▶ WHAT THIS TASK INVOLVES: From the entries below, return only the lines starting at the one that contains "met4: 0 / 0" and ending at the one that contains "max in group asynchronous: 2", exactly as they stand.

▶ GIVEN DATA:

○ ○ ○ ○ ○

--- src/rtl/alu_arbiter.sv ---
// alu_arbiter: round-robin sharing of one external ALU between two requesters.
// Define ALU_ARB_ERR_EN to answer reserved opcode 11 immediately with rsp_err instead of issuing it.
module alu_arbiter #(
    parameter int ALU_LAT = 1
) (
    input  logic       clk_i,
    input  logic       rst_ni,
    input  logic [1:0] req_valid_i,
    output logic [1:0] req_ready_o,
    input  logic [1:0] req0_op_i,
    input  logic [2:0] req0_a_i,
    input  logic [2:0] req0_b_i,
    input  logic [1:0] req1_op_i,
    input  logic [2:0] req1_a_i,
    input  logic [2:0] req1_b_i,
    output logic [1:0] alu_op_o,
    output logic [2:0] alu_a_o,
    output logic [2:0] alu_b_o,
    input  logic [4:0] alu_result_i,
    input  logic       alu_zero_i,
    input  logic       alu_neg_i,
    output logic       rsp_valid_o,
    input  logic       rsp_ready_i,
    output logic       rsp_id_o,
    output logic [4:0] rsp_result_o,
    output logic       rsp_zero_o,
    output logic       rsp_neg_o,
    output logic       rsp_err_o,
    output logic       busy_o
);
    typedef enum logic [1:0] {IDLE, EXEC, RESP} state_e;
    localparam logic [3:0] CNT_INIT = 4'(ALU_LAT - 1);

    state_e     state_q;
    logic       last_grant_q;
    logic [3:0] cnt_q;
    logic [1:0] alu_op_q;
    logic [2:0] alu_a_q, alu_b_q;
    logic       rsp_id_q, rsp_zero_q, rsp_neg_q, rsp_err_q;
    logic [4:0] rsp_result_q;
    logic [1:0] grant;
    logic       win, is_err;
    logic [1:0] win_op;
    logic [2:0] win_a, win_b;

    // On contention the requester that did not win last time goes first.
    assign grant  = (req_valid_i == 2'b11) ? (last_grant_q ? 2'b01 : 2'b10) : req_valid_i;
    assign win    = grant[1];
    assign win_op = win ? req1_op_i : req0_op_i;
    assign win_a  = win ? req1_a_i : req0_a_i;
    assign win_b  = win ? req1_b_i : req0_b_i;
`ifdef ALU_ARB_ERR_EN
    assign is_err = (win_op == 2'b11);
`else
    assign is_err = 1'b0;
`endif

    always_ff @(posedge clk_i or negedge rst_ni) begin
        if (!rst_ni) begin
            state_q      <= IDLE;
            last_grant_q <= 1'b1;
            cnt_q        <= '0;
            alu_op_q     <= '0;
            alu_a_q      <= '0;
            alu_b_q      <= '0;
            rsp_id_q     <= 1'b0;
            rsp_result_q <= '0;
            rsp_zero_q   <= 1'b0;
            rsp_neg_q    <= 1'b0;
            rsp_err_q    <= 1'b0;
        end else begin
            case (state_q)
                IDLE: if (grant != 2'b00) begin
                    rsp_id_q     <= win;
                    last_grant_q <= win;
                    if (is_err) begin
                        rsp_err_q    <= 1'b1;
                        rsp_result_q <= '0;
                        rsp_zero_q   <= 1'b0;
                        rsp_neg_q    <= 1'b0;
                        state_q      <= RESP;
                    end else begin
                        alu_op_q <= win_op;
                        alu_a_q  <= win_a;
                        alu_b_q  <= win_b;
                        cnt_q    <= CNT_INIT;
                        state_q  <= EXEC;
                    end
                end
                EXEC: if (cnt_q == '0) begin
                    rsp_result_q <= alu_result_i;
                    rsp_zero_q   <= alu_zero_i;
                    rsp_neg_q    <= alu_neg_i;
                    rsp_err_q    <= 1'b0;
                    state_q      <= RESP;
                end else begin
                    cnt_q <= cnt_q - 4'd1;
                end
                RESP: if (rsp_ready_i) state_q <= IDLE;
                default: state_q <= IDLE;
            endcase
        end
    end

    // Gating with rst_ni keeps req_ready low while reset is held.
    assign req_ready_o  = (state_q == IDLE && rst_ni) ? grant : 2'b00;
    assign alu_op_o     = alu_op_q;
    assign alu_a_o      = alu_a_q;
    assign alu_b_o      = alu_b_q;
    assign rsp_valid_o  = (state_q == RESP);
    assign rsp_id_o     = rsp_id_q;
    assign rsp_result_o = rsp_result_q;
    assign rsp_zero_o   = rsp_zero_q;
    assign rsp_neg_o    = rsp_neg_q;
    assign rsp_err_o    = rsp_err_q;
    assign busy_o       = (state_q != IDLE);
endmodule

--- config.mk ---
export PLATFORM = sky130hd
export DESIGN_NAME = alu_arbiter
export DESIGN_NICKNAME = d
export VERILOG_FILES = /design/src/rtl/alu_arbiter.sv
export SDC_FILE = /design/constraint.sdc
export NUM_CORES = 1
export LEC_CHECK = 0
export CAP_MARGIN = 20
export CORE_UTILIZATION = 30
export DETAILED_ROUTE_END_ITERATION = 8
export PLACE_DENSITY = 0.67
export SYNTH_ARGS = -nofsm -noshare
export SYNTH_HDL_FRONTEND = slang
export SYNTH_SLANG_ARGS = --single-unit
--- constraint.sdc ---
create_clock -name clk_i -period 2.1 [get_ports clk_i]
set_input_delay 0.21 -clock clk_i [delete_from_list [all_inputs] [get_ports clk_i]]
set_output_delay 0.21 -clock clk_i [all_outputs]
set_load 0.05 [all_outputs]
# Word-level counts from Yosys, hierarchy flattened
# Cells that the tools add are included.
[word_totals]
register_bits = 23
latchBits = 0
ramBits = 0
mem_bits_ro = 0
in_bits = 28
out_inout_bits = 21
wordCells = 41
memories = 0
[classes]
add_sub_neg = 1
mul = 0
n_div = 0
order_cmp = 0
eq_ne = 7
shift = 0
mux = 13
bitwise_logic = 0
reduce_logical = 10
[ops]
columns = ["op", "count"]
rows = [
  ["$mux 2", 7],
  ["$mux 4", 2],
  ["$pmux 4 s2", 1],
  ["$mux 3", 2],
  ["$ne 2x2->1 const B", 3],
  ["$pmux 2 s3", 1],
  ["$reduce_and 3->1", 2],
  ["$reduce_bool 2->1", 3],
  ["$eq 2x2->1 const B", 2],
  ["$logic_not 4->1", 1],
  ["$reduce_and 2->1", 2],
  ["$sub 4x1->4 const B", 1],
  ["$eq 2x1->1 const B", 1],
  ["$logic_not 2->1", 1],
  ["$ne 2x1->1 const B", 1],
  ["$logic_and 1x1->1", 1],
]

# Depth between registers and ports, before layout
# Gate-level depths: netlist (run 1).
[logic_depth]
ltp_word = 5
mapped_depth = 6
ltp_nobuf = 5

# Least setup slack after synthesis (run 1)
# OpenSTA, ideal clock, no wires.
[synth_path]
path_type = "register -> output"
from = "register state_q[0]"
to = "output req_ready_o[0]"
arrival_ps = 1364
required_time_ps = 1890
slack_ps = 526
path_stages_with_launch = 4
path_buffers = 0
path_cell_list = "dfrtp_1 -> nor2_1 -> nand2_1 -> nor2_1"
[synth_between]
elab_chain_cells = 3
[synth_lines]
columns = ["element", "line_no", "source"]
rows = [
  ["start, declared", "34", "state_e state_q;"],
  ["start signal, assigned", "60", "state_q <= IDLE;"],
  ["start signal, assigned", "81", "state_q <= RESP;"],
  ["start signal, assigned", "87", "state_q <= EXEC;"],
  ["$logic_not 2->1", "106", "assign req_ready_o = (state_q == IDLE && rst_ni) ? grant : 2'b00;"],
  ["$logic_and 1x1->1", "106", ""],
  ["$mux 2", "106", ""],
  ["end, declared", "9", "output logic [1:0] req_ready_o,"],
]
# No other way between the ends.

# Worst setup path after layout (run 1)
[layout_path]
from = "register state_q[0]"
to = "output rsp_valid_o"
[layout_between]
elab_chain_cells = 1
[layout_lines]
columns = ["element", "line_no", "source"]
rows = [
  ["$eq 2x2->1", "110", "assign rsp_valid_o = (state_q == RESP);"],
  ["end, declared", "22", "output logic rsp_valid_o,"],
]
# No other way between the ends.

==> results of run 1 <==
## registers in the layout, indices dropped and copies added (netlist names)
signal	cells
last_grant_q	1
alu_op_o	2
alu_b_o	3
rsp_neg_o	1
rsp_id_o	1
rsp_zero_o	1
alu_a_o	3
state_q	2
cnt_q	4
rsp_result_o	5
## power by group
group | leakage [nW] | total (mW) | switching, mW | internal (mW)
registers | 0.279 | 0.805 | 0.140 | 0.665
clock network | 0.0255 | 0.274 | 0.142 | 0.132
logic | 0.461 | 1.73 | 1.05 | 0.685
## metal layers
metal	global-route usage, %	wire length (microns)
met3	2.36	93
met5	0	0
met4	6.82	42
met1	16.5	1160
met2	24.2	1410
## per-stage QoR
step / power [mW] / std cells
6_report: 2.81 / 192
5_1_grt: 2.97 / 192
4_1_cts: 2.83 / 192
3_5_place_dp: 2.55 / 188
3_3_place_gp: 2.51 / 188
2_1_floorplan: 2.00 / 98
## logic make-up (layout without fill, tap and decap cells)
kind of cell | Yosys count | after routing
compound gates | 30 | 30
fa+ha+maj | 2 | 2
buf+inv | 12 | 60
flops | 23 | 23
mux | 17 | 17
other cells | 1 | 1
simple gates | 13 | 13
## Yosys cell counts, types with 2 or more instances
| master | count |
|---|---|
| buf_4 | 2 |
| nand2b_1 | 2 |
| mux2i_1 | 10 |
| ha_1 | 2 |
| dfrtp_1 | 22 |
| inv_1 | 7 |
| mux2_4 | 7 |
| o21ai_0 | 21 |
| nor2_1 | 4 |
## final cells by class
class | count | area (sq um) | area share [%]
clock buffers | 3 | 41.3 | 2.42
clock inverters | 1 | 5.00 | 0.294
inverters | 7 | 26.3 | 1.54
multi-input cells | 63 | 494 | 29.0
flip-flops and latches | 23 | 577 | 33.8
well taps | 46 | 57.6 | 3.38
repair buffers | 49 | 503 | 29.5
## worst paths after layout
| check | end | cells after the start | slack, ps | from |
|---|---|---|---|---|
| min reg2reg | rsp_id_o | 1 | 490 | rsp_id_o |
| max in group asynchronous | last_grant_q | 2 | 1460 | rst_ni |
| max | rsp_valid_o | 3 | 190 | state_q[0] |
| max reg2reg | rsp_result_o[0] | 5 | 350 | cnt_q[0] |
| min in group clk_i | rsp_id_o | 1 | 490 | rsp_id_o |
| min | alu_a_o[1] | 2 | 370 | rst_ni |
## worst register-to-register path, delay by kind of cell, from the launching register on
| family | cells | cell delay (ps) |
|---|---|---|
| buf+inv | 1 | 100 |
| fa+ha+maj | 1 | 190 |
| mux | 1 | 390 |
| flops | 1 | 410 |
| simple gates | 2 | 550 |
==> flow_metrics.tcl, run 1 <==
set metrics [dict create \
    status "complete, no violations" \
    die_y_microns 63.4 \
    worstPathRequired_ps 1890 \
    areaGrowthSynthToFinish_pct 50.5 \
    postRouteAntennaNets 0 \
    layout_commonest_cell "clkdlybuf4s50_1" \
    drt_iter0_markers 21 \
    critical_path.slowest_cell "clkdlybuf4s50_1" \
    postPlaceCellArea_sq_mm 0.00166 \
    tns_ps 0 \
    postCtsResizedCells 0 \
    start_util_pct 32.6 \
    synth-seq-cells 23 \
    grt_pass1_vias 908 \
    cap_violations 0 \
    num_antenna_cells 0 \
    fin_area_sq_mm 0.00170 \
    io_pins 49 \
    ys_top_cells_by_area "dfrtp_1, mux2_4, o21ai_0" \
    drive_gt1_share_pct 14.4 \
    grt_pass1_wl_microns 4270 \
    grt-ovfl-total 0 \
    power.density_mw_per_mm2 1650 \
    yosysWarnings 0 \
    clock-sinks 23 \
    die_w_microns 63.4 \
    critPathCaptureType "output pin" \
    setup_viol_count_final 0 \
    grt_max_degree 24 \
    grtUsageTotal_pct 14.0 \
    synth-simple-area-share_pct 7.96 \
    synth_cells 98 \
    leakagePower_nw 0.766 \
    netlist_area_sq_mm 0.00113 \
    synthAdderAreaFrac_pct 2.21 \
    postLayoutCoreUtil_pct 49.1 \
    slew_violations 0 \
    finalHoldViolCount 0 \
    worst-path-buf-inv 2 \
    ir_drop_mv 0.800 \
    place_ws_ps 351 \
    post_cts_buffers 0 \
    synth_cell_types 30 \
    core_area_sq_mm 0.00347 \
    fin_skew_ps 6.76 \
    clk_latency_ps 270 \
    start_kind "register" \
    nets 177 \
    hpwlAfterDp_microns 2020 \
    setup_slack_ps 185 \
    finalCritPeriodShare_pct 91.2 \
    slew_headroom_pct 54.3 \
    fill_cells 333 \
    yosys.area.top_type "dfrtp_1" \
    cts_buffers 3 \
    worst_ep_arrival_time_ps 1700 \
    synth_top_family_by_area "multiplexers" \
    routedWlPerCell_microns 14.0 \
    synth_compound_area_share_pct 15.0 \
    fp.dieArea_sq_mm 0.00402 \
    cp_cell_sequence "nand2b_1, inv_1, clkdlybuf4s50_1" \
    final_cell_mix "clkdlybuf4s50_1, dfrtp_1, o21ai_0, mux2i_1" \
    synth_edf_count 0 \
    wl_microns 2700 \
    synth_mux_area_share_pct 18.1 \
    port_buffers 47 \
    hold_class "in -> async" \
    cts_hold_buf 0 \
    period_needed_ps 1910 \
    syn-num-nets 128 \
    num_rows 21 \
    viasPerCell 4.72 \
    first_pass_iters 6 \
    antenna_found_initial 0 \
    h-tree-depth 1 \
    async_flop_share_pct 100 \
    clk_pin_slew_ps 80 \
    worstSetupPathType "reg -> out" \
    cts_buffer_depth 2 \
    netlist.area_leader.share_pct 48.6 \
    synth_xor_area_share_pct 0 \
    hold_slack_ps 368 \
    cts_tree "done" \
    avgSynthCellArea_sq_um 11.6 \
    rsz0062_at_grt "no" \
    synth_flop_cell "dfrtp_1" \
    vias 906 \
    fmax_ghz 0.522 \
    synth_seq_area_share_pct 50.9 \
    max_stage_delay_ps 790 \
    clock-root-buffer "clkbuf_8" \
    worstMarginPinSlew_ps 680 \
    crit_family "buffers and inverters" \
    cp_max_fo 3 \
    finalWeightedCongestion 0.757 \
    drc_errors 0 \
]
(Power assumes the default switching activity.)
==> inputs of run 2 (changes only) <==
--- a/config.mk
+++ b/config.mk
@@ -7,7 +7,9 @@
 export LEC_CHECK = 0
 export CAP_MARGIN = 20
 export CORE_UTILIZATION = 30
+export CTS_CLUSTER_SIZE = 14
 export DETAILED_ROUTE_END_ITERATION = 8
+export MAX_ROUTING_LAYER = met4
 export PLACE_DENSITY = 0.67
 export SYNTH_ARGS = -nofsm -noshare
 export SYNTH_HDL_FRONTEND = slang
==> flow_metrics.tcl, run 2 (synthesis gave the netlist of run 1 again) <==
set metrics [dict create \
    status "complete, no violations" \
    layout_commonest_cell "clkdlybuf4s50_1" \
    largest_reg_flops 5 \
    clock-sinks 23 \
    hold_class "in -> async" \
    worstMarginPinSlew_ps 683 \
    ir_drop_mv 0.800 \
    post_cts_buffers 0 \
    setup_viol_count_final 0 \
    drc_errors 0 \
    clkPwrFrac_pct 9.7 \
    start_util_pct 32.6 \
    slew_violations 0 \
    cts_buffer_depth 2 \
    grt_util_met2_pct 24.2 \
    timing.rr.start "cnt_q[0]" \
    port_buffers 47 \
    die_y_microns 63.4 \
    seqPwrFrac_pct 28.6 \
    num_antenna_cells 0 \
    viasPerCell 4.71 \
    clk_latency_ps 260 \
    fmax_ghz 0.522 \
    fin_skew_ps 6.99 \
    leakagePower_nw 0.766 \
    postRouteAntennaNets 0 \
    worstPathRequired_ps 1890 \
    clk_pin_slew_ps 80 \
    first_pass_iters 5 \
    hpwlAfterDp_microns 2020 \
    p_switching_mw 1.33 \
    wl_microns 2680 \
    cts_tree "done" \
    clock-root-buffer "clkbuf_8" \
    p_int_mw 1.48 \
    drive_gt1_share_pct 14.4 \
    slew_headroom_pct 54.1 \
    worst_ep_arrival_time_ps 1700 \
    met1_usage_pct 16.9 \
    ff2ff_setup_slack_ps 350 \
    cp_max_fo 3 \
    grtUsageTotal_pct 14.4 \
    power_frac_comb_pct 61.6 \
    top_usage_layer "met2" \
    postCtsResizedCells 0 \
    final_cell_mix "clkdlybuf4s50_1, dfrtp_1, o21ai_0, mux2i_1" \
    finalHoldViolCount 0 \
    r2r_end "rsp_result_o[0]" \
    nets 177 \
    start_kind "register" \
    rr_worst_depth 5 \
    cap_violations 0 \
    cts_hold_buf 0 \
    num_rows 21 \
    cp-startpoint "state_q[0]" \
    period_needed_ps 1910 \
    h-tree-depth 1 \
    routedWlPerCell_microns 14.0 \
    power.density_mw_per_mm2 1650 \
    finalCritPeriodShare_pct 91.2 \
    core_area_sq_mm 0.00347 \
    fp.dieArea_sq_mm 0.00402 \
    grt_pass1_wl_microns 4260 \
    rsz0062_at_grt "no" \
    grt.met3_usage_pct 1.99 \
    grt_pass1_vias 912 \
    sw_frac_of_total_pct 47.3 \
    grt_max_degree 24 \
    die_w_microns 63.4 \
    finalWeightedCongestion 0.767 \
    worstSetupPathType "reg -> out" \
    vias 904 \
    io_pins 49 \
    areaGrowthSynthToFinish_pct 50.5 \
    hold_slack_ps 367 \
    cts_buffers 3 \
    critPathCaptureType "output pin" \
    grt-ovfl-total 0 \
    drt_iter0_markers 20 \
    antenna_found_initial 0 \
    crit_end "rsp_valid_o" \
    tns_ps 0 \
]
run 2: cell counts in the layout (fill, tap and decap cells not counted):
Identical to the previous run, type by type.
run 2: worst min path at each step:
| stage | slack [ps] | to | depth (start not counted) |
|---|---|---|---|
| floorplan | -90 | alu_a_o[0] | 0 |
| global placement | 480 | rsp_id_o | 1 |
| detailed placement | 480 | rsp_id_o | 1 |
| CTS | 400 | cnt_q[2] | 2 |
| global route | 410 | cnt_q[2] | 2 |
| finish | 370 | alu_a_o[1] | 2 |
run 2: area by class of cell:
class,instances,area [sq um]
clock inverters,1,5.00
repair buffers,49,503
inverters,7,26.3
well taps,46,57.6
fillers,333,1760
clock buffers,3,41.3
flip-flops and latches,23,577
multi-input cells,63,494
run 2: layer usage:
metal / wire (microns) / share of wire, %
met1: 1140 / 42
met5: 0 / 0
met2: 1420 / 53
met3: 83 / 3.1
met4: 44 / 1.6
run 2: power groups by stage:
| stage | clock network (mW) | registers [mW] | logic [mW] |
|---|---|---|---|
| after floorplan | 0 | 1.33 | 0.673 |
| after global placement | 0 | 0.805 | 1.71 |
| after detailed placement | 0 | 0.814 | 1.73 |
| after CTS | 0.279 | 0.807 | 1.74 |
| after global routing | 0.295 | 0.835 | 1.84 |
| final | 0.273 | 0.805 | 1.73 |
run 2: critical path, stage by stage (launching register included):
cell and delay (ps):
dfrtp_1 420, nand2b_1 170, inv_1 50, clkdlybuf4s50_1 790
run 2: metrics by stage:
stage	total power, mW	utilization, %	instance area, sq um	std cells	worst slack (ps)
floorplan	2.00	-	1130	98	526
global placement	2.51	47.8	1660	188	414
detailed placement	2.55	47.8	1660	188	351
CTS	2.83	49.1	1700	192	176
global route	2.97	49.1	1700	192	137
finish	2.81	49.1	1700	192	185
==> inputs of run 3 (changes only) <==
--- a/config.mk
+++ b/config.mk
@@ -6,11 +6,13 @@
 export NUM_CORES = 1
 export LEC_CHECK = 0
 export CAP_MARGIN = 20
+export CORE_ASPECT_RATIO = 0.6
 export CORE_UTILIZATION = 30
 export CTS_CLUSTER_SIZE = 14
 export DETAILED_ROUTE_END_ITERATION = 8
 export MAX_ROUTING_LAYER = met4
 export PLACE_DENSITY = 0.67
+export SLEW_MARGIN = 30
 export SYNTH_ARGS = -nofsm -noshare
 export SYNTH_HDL_FRONTEND = slang
 export SYNTH_SLANG_ARGS = --single-unit
==> flow_metrics.tcl, run 3 (synthesis gave the netlist of run 1 again) <==
set metrics [dict create \
    status "complete, no violations" \
    worstMarginPinSlew_ps 755 \
    fill_cells 305 \
    final-seq-area_sq_um 577 \
    grt-ovfl-total 0 \
    hpwlAfterDp_microns 1940 \
    fp.dieArea_sq_mm 0.00403 \
    top_usage_layer "met2" \
    multi_input_area_sq_um 494 \
    start_kind "register" \
    period_needed_ps 1920 \
    ir_drop_mv 0.774 \
    areaGrowthSynthToFinish_pct 51.7 \
    h-tree-depth 1 \
    worst_ep_arrival_time_ps 1710 \
    cts_buffers 3 \
    cp_max_fo 3 \
    power.density_mw_per_mm2 1650 \
    drive_gt1_share_pct 14.3 \
    hold_slack_ps 346 \
    clk_pin_slew_ps 80 \
    setup_viol_count_final 0 \
    antenna_found_initial 0 \
    grt_max_degree 24 \
    clock-root-buffer "clkbuf_8" \
    slew_headroom_pct 49.3 \
    routedWlPerCell_microns 13.5 \
    grt.met3_usage_pct 8.70 \
    port_buffers 47 \
    leakagePower_nw 0.773 \
    die_y_microns 49.6 \
    die_w_microns 81.3 \
    fmax_ghz 0.520 \
    hold_class "in -> async" \
    io_pins 49 \
    seqPwrFrac_pct 28.3 \
    p_int_mw 1.50 \
    final_cell_mix "clkdlybuf4s50_1, dfrtp_1, o21ai_0, mux2i_1" \
    viasPerCell 4.70 \
    cap_violations 0 \
    grt_pass1_vias 955 \
    grt_pass1_wl_microns 4390 \
    place_ws_ps 319 \
    met1_usage_pct 17.5 \
    postCtsResizedCells 0 \
    drc_errors 0 \
    worstPathRequired_ps 1890 \
    fin_skew_ps 5.05 \
    nets 178 \
    first_pass_iters 4 \
    sw_frac_of_total_pct 47.0 \
    finalCritPeriodShare_pct 91.5 \
    finalHoldViolCount 0 \
    start_util_pct 33.1 \
    clock-sinks 23 \
    cts_hold_buf 0 \
    num_rows 16 \
    rsz0062_at_grt "no" \
    core_area_sq_mm 0.00342 \
    clkPwrFrac_pct 9.8 \
    slew_violations 0 \
    grt_util_met2_pct 23.2 \
    setup_slack_ps 179 \
    clk_latency_ps 260 \
    power_frac_comb_pct 61.9 \
    grtUsageTotal_pct 15.1 \
    layout_commonest_cell "clkdlybuf4s50_1" \
    wl_microns 2590 \
    tns_ps 0 \
    post_cts_buffers 0 \
    finalWeightedCongestion 0.681 \
    largest_reg_flops 5 \
    cts_tree "done" \
    worstSetupPathType "reg -> out" \
    critPathCaptureType "output pin" \
    postRouteAntennaNets 0 \
    power.total_mw 2.83 \
    cts_buffer_depth 2 \
    vias 903 \
    num_antenna_cells 0 \
    drt_iter0_markers 25 \
    p_switching_mw 1.33 \
]
-- run 3: critical path, stage by stage, from the launching register on --
cell,delay (ps)
dfrtp_1,420
nand2b_1,170
inv_1,50
clkdlybuf4s50_1,800
-- run 3: final cells by class --
type,count,area share [%]
sequential,23,33.6
tap,45,3.28
timing repair buffer,50,30.0
multi-input combinational,63,28.8
inverter,7,1.53
clock buffer,3,2.40
clock inverter,1,0.437
-- run 3: layer usage --
layer / wire (microns) / vias to the layer above
met5: 0 / -
met4: 0 / 0
met3: 309 / 0
li1: - / 439
met2: 1080 / 47
met1: 1210 / 417
-- run 3: worst paths after layout --
kind / depth (start not counted) / endpoint / startpoint / slack (ps)
setup / recovery: 3 / rsp_valid_o / state_q[0] / 180
hold / removal: 2 / rsp_id_o / rst_ni / 350
setup reg to reg: 5 / rsp_neg_o / cnt_q[0] / 300
hold reg to reg: 1 / rsp_id_o / rsp_id_o / 500
max in group asynchronous: 2 / last_grant_q / rst_ni / 1480
min in group clk_i: 1 / rsp_id_o / rsp_id_o / 500
-- run 3: power by group through the flow --
stage / sequential [mW] / combinational (mW) / clock, mW
CTS: 0.799 / 1.76 / 0.290
detailed placement: 0.806 / 1.76 / 0
finish: 0.800 / 1.75 / 0.279
floorplan: 1.33 / 0.673 / 0
global route: 0.831 / 1.88 / 0.311
global placement: 0.798 / 1.73 / 0
-- run 3: stage by stage --
stage | cell area [sq um] | utilization, % | instances
global route | 1720 | 50.2 | 192
CTS | 1720 | 50.1 | 192
floorplan | 1130 | - | 98
detailed placement | 1670 | 48.7 | 188
finish | 1720 | 50.2 | 192
global placement | 1670 | 48.7 | 188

○ ○ ○ ○ ○

▶ RESPONSE BELOW:
met4: 0 / 0
met3: 309 / 0
li1: - / 439
met2: 1080 / 47
met1: 1210 / 417
-- run 3: worst paths after layout --
kind / depth (start not counted) / endpoint / startpoint / slack (ps)
setup / recovery: 3 / rsp_valid_o / state_q[0] / 180
hold / removal: 2 / rsp_id_o / rst_ni / 350
setup reg to reg: 5 / rsp_neg_o / cnt_q[0] / 300
hold reg to reg: 1 / rsp_id_o / rsp_id_o / 500
max in group asynchronous: 2 / last_grant_q / rst_ni / 1480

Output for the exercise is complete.